The Whites started shooting the surrendered Reds right after their capitulation. According to the eyewitnesses, victims were picked randomly amongst the men exiting the factory. They were then taken to the ice of the nearby Huruslahti Bay and shot. The first to be executed were the Varkaus Red Guard commander Matti Autio and the leaders of the Leppävirta, Lehtoniemi and Savonlinna guards Kaarlo Lähteenmäki, Adam Krogerus and Emil Parkkinen. In the next couple of hours, up to 80 Red Guard members were shot.

The mass execution was soon called the "Lottery of Huruslahti" as the victims seemed to have been selected randomly. Some witnesses said every tenth man was picked, some claiming every seventh. Although, the later studies have shown that the executed were actually not picked randomly they were mostly Red Guard or trade union activists. The White commander C. G. E. Mannerheim had learned the manner on his years in the Russian Army. The idea was to suppress the military revolts by killing the leaders but letting the ordinaries live. Now he presumably used the tactic against the Finnish Reds.
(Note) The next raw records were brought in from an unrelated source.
`src/design/usmh_map.vh`:
```
`ifndef USMH_MAP_VH
`define USMH_MAP_VH
// Register indices; the APB byte address is four times the index
`define USMH_IDX_DATA 3'h0
`define USMH_IDX_IEN 3'h1
`define USMH_IDX_FIFO 3'h2
`define USMH_IDX_LCTL 3'h3
`define USMH_IDX_MCTL 3'h4
`define USMH_IDX_LSTAT 3'h5
`define USMH_IDX_MSTAT 3'h6
`define USMH_IDX_SCR 3'h7
// Line control fields
`define USMH_LC_DLAB 7
`define USMH_LC_BREAK 6
`define USMH_LC_STICK 5
`define USMH_LC_EVEN 4
`define USMH_LC_PEN 3
`define USMH_LC_STOP 2
// Modem control fields
`define USMH_MC_LOOP 4
`define USMH_MC_IRQEN 3
`define USMH_MC_RTS 1
`define USMH_MC_DTR 0
// Fifo control fields
`define USMH_FC_TXRST 2
`define USMH_FC_RXRST 1
`define USMH_FC_EN 0
// Interrupt enable fields
`define USMH_IE_MS 3
`define USMH_IE_LS 2
`define USMH_IE_TX 1
`define USMH_IE_RX 0
// Interrupt identification codes
`define USMH_ID_NONE 4'h1
`define USMH_ID_LS 4'h6
`define USMH_ID_RX 4'h4
`define USMH_ID_TO 4'hC
`define USMH_ID_TX 4'h2
`define USMH_ID_MS 4'h0
// Receive trigger levels
`define USMH_LVL_0 5'h01
`define USMH_LVL_1 5'h04
`define USMH_LVL_2 5'h08
`define USMH_LVL_3 5'h0E
// Reset values
`define USMH_RST_DIV 16'h0001
`define USMH_RST_LCTL 8'h00
`define USMH_RST_MCTL 5'h00
`define USMH_RST_IEN 4'h0
`define USMH_RST_SCR 8'h00
// Timing in 16x baud ticks; fifo depth in entries
`define USMH_TK_BIT 6'h0F
`define USMH_TK_HALF 6'h07
`define USMH_TK_STOP1 6'h0F
`define USMH_TK_STOP15 6'h17
`define USMH_TK_STOP2 6'h1F
`define USMH_TK_TIMEOUT 10'h280
`define USMH_DEPTH 5'h10
`endif

```
`src/design/usmh_uart.v`:
```
// Summary of operation
// - Characters go out and come in least significant bit first.
// - Without fifo mode, fifo error, fifo-enabled and timeout bits read zero.
// - Fifo mode: status bit 7 set while any queued byte has an error.
// - Status bit 6 high only when holding stage and shifter are empty.
// - Non-fifo: bit 5 set on move to shifter; interrupts if enabled.
// - Fifo mode: holding-empty set when fifo empties, cleared by a write.
// - Break flag when input stays spacing for a whole character.
// - Framing flag on missing stop bit, parity flag on wrong parity.
// - Fifo mode: error flags describe the byte at the fifo head.
// - Overrun when a byte arrives with no room: non-fifo overwrites unread data, fifo mode drops the byte; status read clears flags.
// - Status bit 0 high while received data wait unread.
// - Loopback: output forced high, input isolated, modem outputs inactive.
// - Loopback feeds modem inputs from control bits 0 to 3.
// - Control bit 3 gates the interrupt output; bit 2 unused outside loopback.
// - RTS and DTR pins carry inverted control bits 1 and 0.
// - Modem status bits 7..4 show inverted inputs, or control bits in loopback.
// - Change flags for carrier, set-ready and clear-to-send since last read.
// - Ring flag only on ring pin rising from low to high.
// - Divisor access bit maps offsets 0 and 1 to the baud divisor.
// - Trigger field picks 1, 4, 8 or 14 bytes for the receive interrupt.
// - Modem change interrupt only when enable bit 3 is set.
`timescale 1ns/10ps
`include "usmh_map.vh"
module usmh_uart (
  input wire REF_CLK,
  input wire RESETN,
  input wire CLK_EN,
  input wire PSEL,
  input wire PENABLE,
  input wire PWRITE,
  input wire [4:0] PADDR,
  input wire [31:0] PWDATA,
  output reg [31:0] PRDATA,
  output reg PREADY,
  output reg PSLVERR,
  input wire SERIAL_INPUT_LINE,
  input wire CTS_N,
  input wire DSR_N,
  input wire RI_N,
  input wire DCD_N,
  output reg SERIAL_OUTPUT_LINE,
  output reg RTS_N,
  output reg DTR_N,
  output reg IRQ
);
  localparam TX_IDLE = 2'b00;
  localparam TX_DATA = 2'b01;
  localparam TX_STOP = 2'b10;
  localparam RX_IDLE = 2'b00;
  localparam RX_START = 2'b01;
  localparam RX_DATA = 2'b10;
  localparam RX_STOP = 2'b11;

  reg [7:0] lctl;
  reg [4:0] mctl;
  reg [3:0] ien;
  reg [15:0] div;
  reg [7:0] scr;
  reg fifo_en;
  reg [1:0] thr_sel;
  reg [15:0] bcnt;
  reg tick;
  reg [7:0] tx_mem [0:15];
  reg [3:0] tx_wp, tx_rp;
  reg [4:0] tx_cnt;
  reg thre, tx_ip;
  reg [1:0] tx_st;
  reg [5:0] tx_tk;
  reg [3:0] tx_left;
  reg [8:0] tx_sh;
  reg tx_bit;
  reg [10:0] rx_mem [0:15];
  reg [3:0] rx_wp, rx_rp;
  reg [4:0] rx_cnt;
  reg [1:0] rx_st;
  reg [5:0] rx_tk;
  reg [3:0] rx_left;
  reg [8:0] rx_sh;
  reg rx_prev, hfresh;
  reg ls_oe, ls_pe, ls_fe, ls_bi, rfe;
  reg [9:0] to_cnt;
  reg [3:0] ms_prev, ms_dlt;
  reg [7:0] rd_byte;
  reg [3:0] int_id;
  reg [4:0] thr_lvl;
  reg any_err;
  reg [3:0] off;
  integer i;

  // Parity bit for the current line setup
  function par_of;
    input [7:0] d;
    input [7:0] lc;
    begin
      if (lc[`USMH_LC_STICK])
        par_of = ~lc[`USMH_LC_EVEN];
      else
        par_of = lc[`USMH_LC_EVEN] ? ^d : ~^d;
    end
  endfunction

  // Bus decode; access completes on the edge that sees PREADY high
  wire setup = PSEL & ~PENABLE;
  wire done = PSEL & PENABLE & PREADY;
  wire [2:0] idx = PADDR[4:2];
  wire bad = |PADDR[1:0];
  wire wr = done & PWRITE & ~bad;
  wire rd = done & ~PWRITE & ~bad;
  wire dlab = lctl[`USMH_LC_DLAB];
  wire loop = mctl[`USMH_MC_LOOP];
  wire pen = lctl[`USMH_LC_PEN];
  wire wr_thr = wr & (idx == `USMH_IDX_DATA) & ~dlab;
  wire rd_rbr = rd & (idx == `USMH_IDX_DATA) & ~dlab;
  wire wr_fcr = wr & (idx == `USMH_IDX_FIFO);
  wire rd_isr = rd & (idx == `USMH_IDX_FIFO);
  wire rd_lsr = rd & (idx == `USMH_IDX_LSTAT);
  wire rd_msr = rd & (idx == `USMH_IDX_MSTAT);
  wire fen_chg = PWDATA[`USMH_FC_EN] ^ fifo_en;
  wire rx_rst = wr_fcr & (PWDATA[`USMH_FC_RXRST] | fen_chg);
  wire tx_rst = wr_fcr & (PWDATA[`USMH_FC_TXRST] | fen_chg);

  // Character shape
  wire [3:0] dlen = 4'h5 + {2'h0, lctl[1:0]};
  wire [3:0] nbits = dlen + {3'h0, pen};
  wire [7:0] dmask = 8'hFF >> (2'h3 - lctl[1:0]);
  wire stop_long = lctl[`USMH_LC_STOP];
  wire [5:0] stop_tk = ~stop_long ? `USMH_TK_STOP1 :
    (lctl[1:0] == 2'h0) ? `USMH_TK_STOP15 : `USMH_TK_STOP2;

  // APB answer: ready in the access cycle, read data taken at setup
  always @(posedge REF_CLK or negedge RESETN) begin
    if (!RESETN) begin
      PREADY <= 1'b0;
      PSLVERR <= 1'b0;
      PRDATA <= 32'h00000000;
    end else if (CLK_EN) begin
      if (setup) begin
        PREADY <= 1'b1;
        PSLVERR <= bad;
        PRDATA <= {24'h000000, bad ? 8'h00 : rd_byte};
      end else if (done) begin
        PREADY <= 1'b0;
        PSLVERR <= 1'b0;
      end
    end
  end

  // Software-written configuration
  always @(posedge REF_CLK or negedge RESETN) begin
    if (!RESETN) begin
      lctl <= `USMH_RST_LCTL;
      mctl <= `USMH_RST_MCTL;
      ien <= `USMH_RST_IEN;
      div <= `USMH_RST_DIV;
      scr <= `USMH_RST_SCR;
      fifo_en <= 1'b0;
      thr_sel <= 2'h0;
    end else if (CLK_EN && wr) begin
      case (idx)
        `USMH_IDX_DATA: if (dlab) div[7:0] <= PWDATA[7:0];
        `USMH_IDX_IEN: begin
          if (dlab)
            div[15:8] <= PWDATA[7:0];
          else
            ien <= PWDATA[3:0];
        end
        `USMH_IDX_FIFO: begin
          fifo_en <= PWDATA[`USMH_FC_EN];
          thr_sel <= PWDATA[7:6];
        end
        `USMH_IDX_LCTL: lctl <= PWDATA[7:0];
        `USMH_IDX_MCTL: mctl <= PWDATA[4:0];
        `USMH_IDX_SCR: scr <= PWDATA[7:0];
        default: ;
      endcase
    end
  end

  // 16x baud tick; a zero divisor behaves like one
  wire [15:0] div_top = (div == 16'h0000) ? 16'h0000 : div - 16'h0001;
  always @(posedge REF_CLK or negedge RESETN) begin
    if (!RESETN) begin
      bcnt <= 16'h0000;
      tick <= 1'b0;
    end else if (CLK_EN) begin
      if (bcnt >= div_top) begin
        bcnt <= 16'h0000;
        tick <= 1'b1;
      end else begin
        bcnt <= bcnt + 16'h0001;
        tick <= 1'b0;
      end
    end
  end

  // Transmit queue; depth one outside fifo mode
  wire tx_full = fifo_en ? (tx_cnt == `USMH_DEPTH) : (tx_cnt != 5'h00);
  wire tx_push = wr_thr & ~tx_full;
  wire tx_pop = (tx_st == TX_IDLE) & (tx_cnt != 5'h00);
  wire thre_set = tx_rst | (tx_pop & (tx_cnt == 5'h01) & ~tx_push);
  wire next_thre = thre_set | (thre & ~tx_push);
  wire ien_tx_on = wr & (idx == `USMH_IDX_IEN) & ~dlab & PWDATA[`USMH_IE_TX];
  wire tx_ip_clr = rd_isr & (PRDATA[3:0] == `USMH_ID_TX);
  wire [7:0] tx_d = tx_mem[tx_rp] & dmask;

  always @(posedge REF_CLK) begin
    if (CLK_EN && tx_push)
      tx_mem[tx_wp] <= PWDATA[7:0];
  end

  always @(posedge REF_CLK or negedge RESETN) begin
    if (!RESETN) begin
      tx_wp <= 4'h0;
      tx_rp <= 4'h0;
      tx_cnt <= 5'h00;
      thre <= 1'b1;
      tx_ip <= 1'b0;
    end else if (CLK_EN) begin
      if (tx_rst) begin
        tx_wp <= 4'h0;
        tx_rp <= 4'h0;
        tx_cnt <= 5'h00;
      end else begin
        if (tx_push)
          tx_wp <= tx_wp + 4'h1;
        if (tx_pop)
          tx_rp <= tx_rp + 4'h1;
        tx_cnt <= tx_cnt + {4'h0, tx_push} - {4'h0, tx_pop};
      end
      thre <= next_thre;
      // Pending until a data write or an identification read that shows it
      tx_ip <= next_thre & (thre_set | ien_tx_on | (tx_ip & ~tx_ip_clr));
    end
  end

  // Transmit shifter: start bit, data, optional parity, stop time
  always @(posedge REF_CLK or negedge RESETN) begin
    if (!RESETN) begin
      tx_st <= TX_IDLE;
      tx_tk <= 6'h00;
      tx_left <= 4'h0;
      tx_sh <= 9'h000;
      tx_bit <= 1'b1;
    end else if (CLK_EN) begin
      case (tx_st)
        TX_IDLE: begin
          tx_bit <= 1'b1;
          if (tx_pop) begin
            tx_sh <= {1'b0, tx_d} | ({8'h00, pen & par_of(tx_d, lctl)} << dlen);
            tx_left <= nbits;
            tx_tk <= `USMH_TK_BIT;
            tx_bit <= 1'b0;
            tx_st <= TX_DATA;
          end
        end
        TX_DATA: if (tick) begin
          if (tx_tk != 6'h00)
            tx_tk <= tx_tk - 6'h01;
          else if (tx_left == 4'h0) begin
            tx_bit <= 1'b1;
            tx_tk <= stop_tk;
            tx_st <= TX_STOP;
          end else begin
            tx_bit <= tx_sh[0];
            tx_sh <= tx_sh >> 1;
            tx_left <= tx_left - 4'h1;
            tx_tk <= `USMH_TK_BIT;
          end
        end
        TX_STOP: if (tick) begin
          if (tx_tk != 6'h00)
            tx_tk <= tx_tk - 6'h01;
          else
            tx_st <= TX_IDLE;
        end
        default: tx_st <= TX_IDLE;
      endcase
    end
  end

  // Receive input; loopback takes the internal transmit bit instead
  wire rx_in = loop ? tx_bit : SERIAL_INPUT_LINE;
  wire [8:0] rx_fr = rx_sh >> (4'h9 - nbits);
  wire [7:0] rx_d = rx_fr[7:0] & dmask;
  wire rx_bi = ~rx_in & (rx_fr == 9'h000);
  wire rx_fe = ~rx_in;
  wire rx_pe = pen & (rx_fr[dlen] != par_of(rx_d, lctl));
  wire rx_done = (rx_st == RX_STOP) & tick & (rx_tk == 6'h00);

  // Receive sampler: mid-bit samples, shifted in from the top
  always @(posedge REF_CLK or negedge RESETN) begin
    if (!RESETN) begin
      rx_st <= RX_IDLE;
      rx_tk <= 6'h00;
      rx_left <= 4'h0;
      rx_sh <= 9'h000;
      rx_prev <= 1'b1;
    end else if (CLK_EN) begin
      rx_prev <= rx_in;
      case (rx_st)
        // Edge start, so a held break cannot restart a character
        RX_IDLE: if (rx_prev && !rx_in) begin
          rx_tk <= `USMH_TK_HALF;
          rx_st <= RX_START;
        end
        RX_START: if (tick) begin
          if (rx_tk != 6'h00)
            rx_tk <= rx_tk - 6'h01;
          else if (!rx_in) begin
            rx_tk <= `USMH_TK_BIT;
            rx_left <= nbits;
            rx_st <= RX_DATA;
          end else
            rx_st <= RX_IDLE;
        end
        RX_DATA: if (tick) begin
          if (rx_tk != 6'h00)
            rx_tk <= rx_tk - 6'h01;
          else begin
            rx_sh <= {rx_in, rx_sh[8:1]};
            rx_left <= rx_left - 4'h1;
            rx_tk <= `USMH_TK_BIT;
            if (rx_left == 4'h1)
              rx_st <= RX_STOP;
          end
        end
        RX_STOP: if (tick) begin
          if (rx_tk != 6'h00)
            rx_tk <= rx_tk - 6'h01;
          else
            rx_st <= RX_IDLE;
        end
        default: rx_st <= RX_IDLE;
      endcase
    end
  end

  // Receive queue: each entry holds break, framing, parity and data
  wire rx_full = fifo_en ? (rx_cnt == `USMH_DEPTH) : (rx_cnt != 5'h00);
  wire rx_pop = rd_rbr & (rx_cnt != 5'h00);
  wire rx_ovw = rx_done & rx_full & ~rx_pop;
  wire rx_push = rx_done & (~rx_full | rx_pop);
  wire [10:0] head = rx_mem[rx_rp];

  always @(posedge REF_CLK) begin
    if (CLK_EN) begin
      if (rx_push)
        rx_mem[rx_wp] <= {rx_bi, rx_fe, rx_pe, rx_d};
      else if (rx_ovw && !fifo_en)
        rx_mem[rx_rp] <= {rx_bi, rx_fe, rx_pe, rx_d};
    end
  end

  always @(posedge REF_CLK or negedge RESETN) begin
    if (!RESETN) begin
      rx_wp <= 4'h0;
      rx_rp <= 4'h0;
      rx_cnt <= 5'h00;
      hfresh <= 1'b0;
    end else if (CLK_EN) begin
      if (rx_rst) begin
        rx_wp <= 4'h0;
        rx_rp <= 4'h0;
        rx_cnt <= 5'h00;
        hfresh <= 1'b0;
      end else begin
        if (rx_push)
          rx_wp <= rx_wp + 4'h1;
        if (rx_pop)
          rx_rp <= rx_rp + 4'h1;
        rx_cnt <= rx_cnt + {4'h0, rx_push} - {4'h0, rx_pop};
        // A new byte reached the head of the queue
        hfresh <= (rx_pop & ((rx_cnt != 5'h01) | rx_push)) |
          (rx_push & (rx_cnt == 5'h00)) | (rx_ovw & ~fifo_en);
      end
    end
  end

  // Any queued byte with an error
  always @* begin
    any_err = 1'b0;
    off = 4'h0;
    for (i = 0; i < 16; i = i + 1) begin
      off = i[3:0] - rx_rp;
      if (({1'b0, off} < rx_cnt) && (|rx_mem[i][10:8]))
        any_err = 1'b1;
    end
  end

  // Sticky line flags; only bits seen by the status read are cleared
  wire [7:0] ls_clr = rd_lsr ? PRDATA[7:0] : 8'h00;
  wire hd_set = hfresh & (rx_cnt != 5'h00);
  always @(posedge REF_CLK or negedge RESETN) begin
    if (!RESETN) begin
      ls_oe <= 1'b0;
      ls_pe <= 1'b0;
      ls_fe <= 1'b0;
      ls_bi <= 1'b0;
      rfe <= 1'b0;
    end else if (CLK_EN) begin
      ls_oe <= rx_ovw | (ls_oe & ~ls_clr[1]);
      ls_pe <= (hd_set & head[8]) | (ls_pe & ~ls_clr[2]);
      ls_fe <= (hd_set & head[9]) | (ls_fe & ~ls_clr[3]);
      ls_bi <= (hd_set & head[10]) | (ls_bi & ~ls_clr[4]);
      rfe <= fifo_en & (any_err | (rfe & ~ls_clr[7]));
    end
  end

  // Character timeout: data left idle for about four characters
  always @(posedge REF_CLK or negedge RESETN) begin
    if (!RESETN)
      to_cnt <= 10'h000;
    else if (CLK_EN) begin
      if (rx_cnt == 5'h00 || rx_push || rx_pop)
        to_cnt <= 10'h000;
      else if (tick && to_cnt != `USMH_TK_TIMEOUT)
        to_cnt <= to_cnt + 10'h001;
    end
  end
  wire to_hit = fifo_en & (to_cnt == `USMH_TK_TIMEOUT) & (rx_cnt != 5'h00);

  // Modem inputs as active-high levels: DCD, RI, DSR, CTS
  wire [3:0] ms_now = loop ? {mctl[3], mctl[2], mctl[0], mctl[1]} :
    ~{DCD_N, RI_N, DSR_N, CTS_N};
  wire [3:0] ms_evt = {ms_now[3] ^ ms_prev[3],
    ms_prev[2] & ~ms_now[2],
    ms_now[1] ^ ms_prev[1],
    ms_now[0] ^ ms_prev[0]};
  wire [3:0] ms_clr = rd_msr ? PRDATA[3:0] : 4'h0;
  always @(posedge REF_CLK or negedge RESETN) begin
    if (!RESETN) begin
      ms_prev <= 4'h0;
      ms_dlt <= 4'h0;
    end else if (CLK_EN) begin
      ms_prev <= ms_now;
      ms_dlt <= ms_evt | (ms_dlt & ~ms_clr);
    end
  end

  // Receive trigger level
  always @* begin
    case (thr_sel)
      2'h0: thr_lvl = `USMH_LVL_0;
      2'h1: thr_lvl = `USMH_LVL_1;
      2'h2: thr_lvl = `USMH_LVL_2;
      default: thr_lvl = `USMH_LVL_3;
    endcase
  end

  // Interrupt priority: line, data, timeout, transmit, modem
  wire ls_any = ls_oe | ls_pe | ls_fe | ls_bi;
  wire rx_lvl = fifo_en ? (rx_cnt >= thr_lvl) : (rx_cnt != 5'h00);
  always @* begin
    if (ien[`USMH_IE_LS] && ls_any)
      int_id = `USMH_ID_LS;
    else if (ien[`USMH_IE_RX] && rx_lvl)
      int_id = `USMH_ID_RX;
    else if (ien[`USMH_IE_RX] && to_hit)
      int_id = `USMH_ID_TO;
    else if (ien[`USMH_IE_TX] && tx_ip)
      int_id = `USMH_ID_TX;
    else if (ien[`USMH_IE_MS] && (|ms_dlt))
      int_id = `USMH_ID_MS;
    else
      int_id = `USMH_ID_NONE;
  end

  // Register read view
  wire temt = thre & (tx_st == TX_IDLE);
  wire [7:0] lsr = {rfe, temt, thre, ls_bi, ls_fe, ls_pe, ls_oe,
    rx_cnt != 5'h00};
  always @* begin
    case (idx)
      `USMH_IDX_DATA: rd_byte = dlab ? div[7:0] : head[7:0];
      `USMH_IDX_IEN: rd_byte = dlab ? div[15:8] : {4'h0, ien};
      `USMH_IDX_FIFO: rd_byte = {fifo_en, fifo_en, 2'h0, int_id};
      `USMH_IDX_LCTL: rd_byte = lctl;
      `USMH_IDX_MCTL: rd_byte = {3'h0, mctl};
      `USMH_IDX_LSTAT: rd_byte = lsr;
      `USMH_IDX_MSTAT: rd_byte = {ms_now, ms_dlt};
      `USMH_IDX_SCR: rd_byte = scr;
      default: rd_byte = 8'h00;
    endcase
  end

  // Pins; registered so each output comes from a flop
  always @(posedge REF_CLK or negedge RESETN) begin
    if (!RESETN) begin
      SERIAL_OUTPUT_LINE <= 1'b1;
      RTS_N <= 1'b1;
      DTR_N <= 1'b1;
      IRQ <= 1'b0;
    end else if (CLK_EN) begin
      SERIAL_OUTPUT_LINE <= loop | (~lctl[`USMH_LC_BREAK] & tx_bit);
      RTS_N <= loop | ~mctl[`USMH_MC_RTS];
      DTR_N <= loop | ~mctl[`USMH_MC_DTR];
      IRQ <= mctl[`USMH_MC_IRQEN] & (int_id != `USMH_ID_NONE);
    end
  end
endmodule // usmh_uart

```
The immediate executions were stopped overnight but a court-martial was soon established. It was led by the local farmer and lawyer Elias Sopanen who later in the 1920s became the Minister of Justice of Finland. Between 22 February and 14 March the court handled cases of 1,254 Reds, 87 were given the death penalty. Dozens of more Reds were shot as the Whites started cleansing the surrounding Leppävirta municipality. The total number of executed Reds in Varkaus and Leppävirta was nearly 180. One hundred more died in the prison camps during the next few months.